What Should Trump Do?

This morning, Judge Juan Merchan fined Donald Trump $9,000 and threatened to imprison him for violating Merchan’s gag order in the farcical Stormy Daniels case. The order prohibits Trump from commenting publicly on witnesses, jurors or prospective jurors, prosecutors (other than the District Attorney), staff members of the court or District Attorney, or family members of various persons. The offending statements by Trump were mostly reposts of comments by others on Truth Social.

The gag order strikes me as a plain infringement of Trump’s First Amendment rights, despite Judge Merchan’s alleged sensitivity to those rights. Any other litigant or criminal defendant would have a right to comment on trial proceedings, so why not Trump?

Judge Merchan has also required Trump to be physically present in court each day of the trial, for the evident purpose of preventing him from campaigning, and thus gaining an edge on the senile Joe Biden. But Merchan graciously “allowed” Trump to attend his son’s high school graduation.

The whole prosecution is a farce. Alvin Bragg has charged Trump with filing false corporate documents, a misdemeanor on which the statute of limitation has run. In order to resurrect that dead claim, Bragg’s indictment says that the documents were filed to cover up another crime. But what was that crime? Incredibly, the indictment doesn’t say. The jury likely is getting the impression that the “crime” was conspiring to steal the 2016 election by trying to suppress bad news about Trump. But of course there is no such crime; if there were, the Capitol would be sparsely inhabited. What we have here is sheer election denialism by the Democrats.

Andy McCarthy argues that Bragg’s prosecution violates both the United States Constitution and New York’s Constitution:

Bragg, an election denier, is trying to convict Trump of a crime that is not charged in the indictment — to wit, conspiracy to steal the 2016 election by suppressing negative information in violation of federal campaign law. This violates the Fifth Amendment to the United States Constitution, which requires a felony charge to be spelled out in an indictment whose criminal elements have been established by probable cause to the satisfaction of a grand jury. Here, the problem is not just that there is no indication the grand jury was presented with an election-theft conspiracy offense; there is no such conspiracy crime in New York penal law. As a state prosecutor, moreover, Bragg has no jurisdiction to enforce federal law — as to which Congress vested “exclusive” criminal- and civil-enforcement authority, respectively, in the Justice Department and the Federal Election Commission.

Worse still is that Judge Juan Merchan is not just letting Bragg get away with this; he is consciously abetting the district attorney — thus adding heft to Trump’s claim that Merchan is deeply conflicted by political bias.

Andy goes on to make a technical argument under New York’s Constitution.
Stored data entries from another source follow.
[config.mk]
export PLATFORM = sky130hd
export DESIGN_NAME = mcc_sub_pipe
export DESIGN_NICKNAME = d
export VERILOG_FILES = /design/src/rtl/mcc_sub_pipe.sv
export SDC_FILE = /design/constraint.sdc
export NUM_CORES = 1
export LEC_CHECK = 0
export ABC_CLOCK_PERIOD_IN_PS = 2800
export CELL_PAD_IN_SITES_DETAIL_PLACEMENT = 0
export CELL_PAD_IN_SITES_GLOBAL_PLACEMENT = 1
export CORE_ASPECT_RATIO = 1.2
export CORE_UTILIZATION = 42
export DETAILED_ROUTE_END_ITERATION = 16
export HOLD_SLACK_MARGIN = 0.15
export PLACE_DENSITY_LB_ADDON = 0.25
export SYNTH_ARGS = -nofsm -noshare
export SYNTH_HDL_FRONTEND = slang
export SYNTH_SLANG_ARGS = --single-unit
[constraint.sdc]
create_clock -name clk -period 2.8 [get_ports clk]
set_input_delay 0.56 -clock clk [delete_from_list [all_inputs] [get_ports clk]]
set_output_delay 0.56 -clock clk [all_outputs]
set_load 0.005 [all_outputs]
His legal arguments are well taken, but the reality is perhaps even more stark. This prosecution is entirely fraudulent. It was cooked up by the Democratic Party to interfere in the 2024 presidential race. Alvin Bragg and Judge Merchan, along no doubt with other Democratic Party officials, are in on the scheme. The prosecution is entirely a political act, and has zero legal legitimacy.

The question then is, what should Trump do about it? I think that he would be legally and constitutionally justified in refusing to cooperate. He could ignore Merchan’s partisan orders and decline to have anything to do with the proceeding. He could get back on the campaign trail, where he belongs. On this scenario, Trump presumably would be convicted in absentia, which would mean that he couldn’t enter New York State for a while. But he is going to be convicted anyway, in all probability, despite the fact that, legally speaking, the prosecution is a joke. He can appeal, but appeals won’t be concluded before the election.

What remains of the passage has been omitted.